Une relance économique juste passera par des règles contraignantes pour les multinationales et, d’une façon plus large, la protection de l’environnement et de la biodiversité, l’accès aux droits fondamentaux devront s’imposer aux systèmes de production et d’échange. Les règles qui s’y appliquent ne seront véritablement efficaces que si elles visent à réduire continument les inégalités et discriminations existantes et contribuent à faire émerger plus de justice sociale et d’égalité.

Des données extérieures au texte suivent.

$ cat config.mk
export PLATFORM = sky130hd
export DESIGN_NAME = debounce_arbiter
export DESIGN_NICKNAME = d
export VERILOG_FILES = /design/src/rtl/debounce_pkg.sv /design/src/rtl/edge_sync.sv /design/src/rtl/debounce_arbiter.sv
export SDC_FILE = /design/constraint.sdc
export NUM_CORES = 1
export LEC_CHECK = 0
export ABC_AREA = 1
export BUFFER_PORTS_ARGS = -buffer_cell sky130_fd_sc_hd__buf_2
export CORE_MARGIN = 4
export CORE_UTILIZATION = 64
export DETAILED_ROUTE_END_ITERATION = 8
export PLACE_DENSITY = 0.92
export SLEW_MARGIN = 20
export SYNTH_ARGS = -nofsm -noshare
export SYNTH_HDL_FRONTEND = slang
export SYNTH_SLANG_ARGS = --single-unit
$ cat constraint.sdc
create_clock -name clock -period 3.9 [get_ports clock]
set_clock_uncertainty 0.2 [all_clocks]
set_input_delay 0.39 -clock clock [delete_from_list [all_inputs] [get_ports clock]]
set_output_delay 0.39 -clock clock [all_outputs]
set_load 0.03 [all_outputs]
$ cat src/rtl/debounce_pkg.sv
// Shared types, defaults and round-robin helpers for the shared-timer button debouncer.
package debounce_pkg;

  localparam int unsigned N_CH_DEF        = 4;
  localparam int unsigned HOLD_CYCLES_DEF = 1000;

  // Widest request vector the arbiter helper can scan.
  localparam int unsigned RR_MAX   = 16;
  localparam int unsigned RR_IDX_W = 4;

  typedef enum logic [1:0] {
    IDLE   = 2'b00,
    TIMING = 2'b01,
    CHECK  = 2'b10
  } state_t;

  // First set bit of req at or above ptr, wrapping at n; returns ptr when req is empty.
  function automatic int unsigned rr_pick(input logic [RR_MAX-1:0] req,
                                          input int unsigned       ptr,
                                          input int unsigned       n);
    int unsigned idx;
    int unsigned pick;
    logic        found;
    pick  = ptr;
    found = 1'b0;
    for (int unsigned i = 0; i < RR_MAX; i++) begin
      idx = ptr + i;
      if (idx >= n) idx = idx - n;
      if (!found && (i < n) && req[idx[RR_IDX_W-1:0]]) begin
        pick  = idx;
        found = 1'b1;
      end
    end
    return pick;
  endfunction

  // Index following idx, wrapping at n.
  function automatic int unsigned rr_advance(input int unsigned idx,
                                             input int unsigned n);
    return ((idx + 32'd1) >= n) ? 32'd0 : (idx + 32'd1);
  endfunction

endpackage

$ cat src/rtl/edge_sync.sv
// One channel: two-flop synchroniser plus delay flop for rising-edge detection.
module edge_sync
  import debounce_pkg::*;
(
  input  logic clock,
  input  logic reset,
  input  logic raw,
  output logic level,
  output logic rise
);

  logic s1;
  logic s2;
  logic s3;

  // Synchronise the asynchronous pin and keep one cycle of history.
  always_ff @(posedge clock) begin
    if (!reset) begin
      s1 <= 1'b0;
      s2 <= 1'b0;
      s3 <= 1'b0;
    end else begin
      s1 <= raw;
      s2 <= s1;
      s3 <= s2;
    end
  end

  assign level = s2;
  assign rise  = s2 & ~s3;

endmodule

$ cat src/rtl/debounce_arbiter.sv
// Debounces N_CH buttons with one shared hold-off timer granted round-robin.
// Define DEBOUNCE_DROP_COUNT_EN to add an 8-bit saturating count of rejected presses (drop_count).
module debounce_arbiter
  import debounce_pkg::*;
#(
  parameter  int unsigned N_CH        = N_CH_DEF,
  parameter  int unsigned HOLD_CYCLES = HOLD_CYCLES_DEF,
  localparam int unsigned CNT_W       = $clog2(HOLD_CYCLES),
  localparam int unsigned ID_W        = $clog2(N_CH)
) (
  input  logic            clock,
  input  logic            reset,
  input  logic [N_CH-1:0] raw,
  output logic [N_CH-1:0] clean,
  output logic            busy,
  output logic [ID_W-1:0] grant_id
`ifdef DEBOUNCE_DROP_COUNT_EN
  ,
  output logic [7:0]      drop_count
`endif
);

  logic [N_CH-1:0]  level;
  logic [N_CH-1:0]  rise;

  state_t           state;
  state_t           state_next;
  logic [CNT_W-1:0] counter;
  logic [CNT_W-1:0] counter_next;
  logic [N_CH-1:0]  pending;
  logic [N_CH-1:0]  pending_next;
  logic [ID_W-1:0]  rr_ptr;
  logic [ID_W-1:0]  rr_ptr_next;
  logic [ID_W-1:0]  grant_next;
  logic [ID_W-1:0]  pick;
  logic [N_CH-1:0]  owned_mask;
  logic [N_CH-1:0]  clr_mask;
  logic [N_CH-1:0]  clean_next;
  logic             busy_next;
`ifdef DEBOUNCE_DROP_COUNT_EN
  logic [7:0]       drop_next;
`endif

  for (genvar g = 0; g < N_CH; g++) begin : g_ch
    edge_sync u_sync (
      .clock (clock),
      .reset (reset),
      .raw   (raw[g]),
      .level (level[g]),
      .rise  (rise[g])
    );
  end

  // Next-state, arbitration and pending-request bookkeeping.
  always_comb begin
    state_next   = state;
    counter_next = counter;
    grant_next   = grant_id;
    rr_ptr_next  = rr_ptr;
    clean_next   = '0;
    clr_mask     = '0;
`ifdef DEBOUNCE_DROP_COUNT_EN
    drop_next    = drop_count;
`endif
    // The channel under test ignores its own bounces while it owns the timer.
    owned_mask   = (state != IDLE) ? (N_CH'(1) << grant_id) : '0;
    pick         = ID_W'(rr_pick(RR_MAX'(pending), 32'(rr_ptr), N_CH));

    case (state)
      IDLE: begin
        if (|pending) begin
          grant_next   = pick;
          counter_next = '0;
          clr_mask     = N_CH'(1) << pick;
          state_next   = TIMING;
        end
      end
      TIMING: begin
        if (counter == CNT_W'(HOLD_CYCLES - 1)) begin
          state_next = CHECK;
        end else begin
          counter_next = counter + CNT_W'(1);
        end
      end
      CHECK: begin
        if (level[grant_id]) begin
          clean_next = N_CH'(1) << grant_id;
        end else begin
`ifdef DEBOUNCE_DROP_COUNT_EN
          if (drop_count != 8'hFF) drop_next = drop_count + 8'd1;
`endif
        end
        rr_ptr_next = ID_W'(rr_advance(32'(grant_id), N_CH));
        state_next  = IDLE;
      end
      default: begin
        state_next = IDLE;
      end
    endcase

    // Clearing on grant takes priority over a coincident new edge.
    pending_next = (pending | (rise & ~owned_mask)) & ~clr_mask;
    busy_next    = (state_next != IDLE);
  end

  // State and registered outputs.
  always_ff @(posedge clock) begin
    if (!reset) begin
      state    <= IDLE;
      counter  <= '0;
      pending  <= '0;
      rr_ptr   <= '0;
      grant_id <= '0;
      clean    <= '0;
      busy     <= 1'b0;
`ifdef DEBOUNCE_DROP_COUNT_EN
      drop_count <= 8'd0;
`endif
    end else begin
      state    <= state_next;
      counter  <= counter_next;
      pending  <= pending_next;
      rr_ptr   <= rr_ptr_next;
      grant_id <= grant_next;
      clean    <= clean_next;
      busy     <= busy_next;
`ifdef DEBOUNCE_DROP_COUNT_EN
      drop_count <= drop_next;
`endif
    end
  end

endmodule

Les organisations de solidarité internationale ont leur rôle à jouer dans cette nouvelle configuration. Le CRID souhaite s’inscrire dans les lieux de réflexion sur la construction de réponses articulées et cohérentes qui mettent la solidarité au centre.

Des pistes communes de défis à relever ensemble pour le CRID et ses membres :

  • Faire émerger des réponses aux crises qui soient co-construites et pensées depuis tous les continents, pas seulement depuis les pays riches et les pays dominants ;
  • Défendre la place de la fraternité et de la solidarité dans les réponses construites tant à l’échelle locale, régionale, qu’internationale ;
  • Réaffirmer le rôle des biens communs, de l’action publique au service de l’intérêt général ;
  • Porter une attention particulière aux différents enjeux d’une relocalisation « juste », dans les pays des Nords comme des Suds ;
  • Mener la bataille idéologique contre les hégémonies culturelles et pour des imaginaires construits autour de l’action publique, de l’effectivité des droits fondamentaux, de la liberté de circulation, de la sortie du colonialisme et de ses effets qui perdurent, de la solidarité comme alternative aux mises en compétition et des réponses transformatrices aux crises climatiques, environnementales et sociales ;
  • Imposer le rôle des sociétés civiles dans la construction d’un avenir partagé, solidaire et respectueux de la planète ;
  • Exiger une souveraineté fondée sur les solidarités, le respect d’un droit international appuyant les objectifs d’égalité, de démocratie, de libertés publiques, et se construisant au quotidien avec les mouvements sociaux et citoyens, à l’opposé d’un souverainisme étatique reposant sur des replis, de l’exclusion de l’autre et de l’autoritarisme ;
  • Construire ou reconstruire des espaces politiques internationaux, pour penser les réponses à la crise à la lumière d’un intérêt général global qui est à définir.

*Cf. Rapport de juin 2019 de l’Agence des Droits fondamentaux de l’UE
**Janvier 2020, rapport d’Oxfam International « Celles qui comptent » – Reconnaître la contribution considérable des femmes à l’économie pour combattre les inégalités.